System running RHEL7 crashes sometimes when a user runs a job. RedHat support said to contact you. I have tried several driver updates but it has not fixed the issue. The RHEL kernel should never crash because of a user job. My theory is that there is a bug in the driver that is being encountered by something in the user program. All the jobs that exercise the GPU run fine. RedHat support wants us to use the nouveau drivers because they support that. You support the nvidia drivers so we are contacting you. We can send the sosreport or vmcores if you need them.
Linux bhg0044 3.10.0-1160.6.1.el7.x86_64
GeForce RTX 2080 Ti
Driver Version: 460.67 CUDA Version: 11.2
Thanks,
Carl
What kind of “job”? Please run nvidia-bug-report.sh as root after crash happened and attach the resulting nvidia-bug-report.log.gz file to your post.
The machine crashed again. Here is the nvidia-bug-report.log.gz.
nvidia-bug-report.log.gz (4.2 MB)
Please create /etc/X11/xorg.conf
Section "Device"
Identifier "ASPEED"
Driver "modesetting"
BusID "PCI:4:0:0"
EndSection
and configure nvidia-persistenced to start on boot, make sure it is continuously running and check if that resolves the issue.

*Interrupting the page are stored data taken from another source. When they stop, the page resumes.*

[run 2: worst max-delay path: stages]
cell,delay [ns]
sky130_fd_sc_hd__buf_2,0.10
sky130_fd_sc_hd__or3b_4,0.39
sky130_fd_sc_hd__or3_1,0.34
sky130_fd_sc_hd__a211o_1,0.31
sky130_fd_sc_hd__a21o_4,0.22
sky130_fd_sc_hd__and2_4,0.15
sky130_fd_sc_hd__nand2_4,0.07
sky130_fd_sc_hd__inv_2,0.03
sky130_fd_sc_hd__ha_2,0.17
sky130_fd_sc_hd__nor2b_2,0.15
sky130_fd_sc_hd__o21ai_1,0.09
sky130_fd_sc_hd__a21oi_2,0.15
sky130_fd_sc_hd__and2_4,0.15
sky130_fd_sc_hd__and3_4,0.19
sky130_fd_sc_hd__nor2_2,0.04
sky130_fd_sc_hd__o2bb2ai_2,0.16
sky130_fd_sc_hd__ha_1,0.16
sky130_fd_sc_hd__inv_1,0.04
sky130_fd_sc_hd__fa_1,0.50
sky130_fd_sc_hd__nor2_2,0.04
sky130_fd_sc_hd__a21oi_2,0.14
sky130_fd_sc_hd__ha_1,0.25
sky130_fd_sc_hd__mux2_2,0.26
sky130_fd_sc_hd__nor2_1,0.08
$ cat src/rtl/core/crts_pkg.sv
package crts_pkg;

  // request kinds
  localparam logic [1:0] KIND_APPEND     = 2'd0;
  localparam logic [1:0] KIND_REMOVE_ID  = 2'd1;
  localparam logic [1:0] KIND_REMOVE_POS = 2'd2;
  localparam logic [1:0] KIND_SELECT     = 2'd3;

  // result status codes
  localparam logic [2:0] ST_OK        = 3'd0;
  localparam logic [2:0] ST_ID_ABSENT = 3'd1;
  localparam logic [2:0] ST_EMPTY     = 3'd2;
  localparam logic [2:0] ST_FULL      = 3'd3;
  localparam logic [2:0] ST_BAD_POS   = 3'd4;
  localparam logic [2:0] ST_ABOVE     = 3'd5;

  // reported sums saturate at this value (Q22.16)
  localparam int          SUM_BITS = 38;
  localparam logic [37:0] SUM_MAX  = {38{1'b1}};

  // per-cell update controls
  typedef struct packed {
    logic load;
    logic shift;
  } cell_ctl_t;

endpackage

$ cat src/rtl/core/crts_cell.sv
module crts_cell #(
  parameter int SW = 38
) (
  input  logic                clk,
  input  crts_pkg::cell_ctl_t ctl,
  input  logic [31:0]         in_id,
  input  logic [31:0]         in_rate,
  input  logic [SW-1:0]       prev_sum,
  input  logic [31:0]         next_id,
  input  logic [31:0]         next_rate,
  input  logic [SW-1:0]       next_sum,
  input  logic [31:0]         sub_rate,
  input  logic [31:0]         key_id,
  input  logic [37:0]         key_val,
  output logic [31:0]         id_o,
  output logic [31:0]         rate_o,
  output logic [SW-1:0]       sum_o,
  output logic                id_eq,
  output logic                sum_ge
);

  logic [31:0]   id_r;
  logic [31:0]   rate_r;
  logic [SW-1:0] sum_r;
  logic [37:0]   sum_sat;

  // exact running sum kept wide; append builds on the left neighbor,
  // close-up takes the right neighbor less the removed rate
  always_ff @(posedge clk) begin
    if (ctl.load) begin
      id_r   <= in_id;
      rate_r <= in_rate;
      sum_r  <= prev_sum + SW'(in_rate);
    end else if (ctl.shift) begin
      id_r   <= next_id;
      rate_r <= next_rate;
      sum_r  <= next_sum - SW'(sub_rate);
    end
  end

  // saturated view of the running sum
  assign sum_sat = (sum_r > SW'(crts_pkg::SUM_MAX)) ? crts_pkg::SUM_MAX : sum_r[37:0];

  // local compares
  assign id_eq  = (id_r == key_id);
  assign sum_ge = (sum_sat >= key_val);

  assign id_o   = id_r;
  assign rate_o = rate_r;
  assign sum_o  = sum_r;

endmodule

I implemented the changes you suggested. I added the lines to xorg.conf and set nvidia-persistanced to run at boot. The daemon was running and the nvidia-smi command seemed to run faster. But the machine still crashed when running a job. The output of the nvidia-debug is attached. nvidia-bug-report.log.gz (1.9 MB)
7 out of 8 gpus look fine now but the last one has SW Power Cap active, that shouldn’t happen while idle.
Besides that, no nvidia related errors are visible in the logs. What kind of user jobs are crashing and how, i.e. what error messages?
I have seen any error messages but the system crashes or reboots. Redhat support says that it is inside the nvidia driver and we should switch to the RHEL supplied open source driver if we them to fix it. So I am submitting to nvidia since you wrote the driver. I have another sosreport from today after the latest crash if you want to see it. A user job should NEVER crash the kernel and cause the machine to reboot.
Neither kernel nor driver ever cause a reboot. Only reason for that is the psu shutting down due to overload. Try limiting clocks using nvidia-smi -lgc to prevent the gpus going into boost thus preventing power spikes.
I have used ‘nvidia-smi -pl 100’ to limit the power consumption of the gpus. Mostly because I could see the results of this. It has helped but I noticed it cannot go below 100W for a power cap. I this a limit in the hardware or can a different driver or driver setting allow this to go lower? I was hoping to try 50W or 75W. I also noticed that a reboot sets the power cap to defaults. Can this be changed?
Thanks,
Carl
It’s a hardware limitation, also displayed by nvidia-smi -q
Like said, rather use -lgc to prevent power spikes, -pl is only effective for average power draw in order to limit temperatures.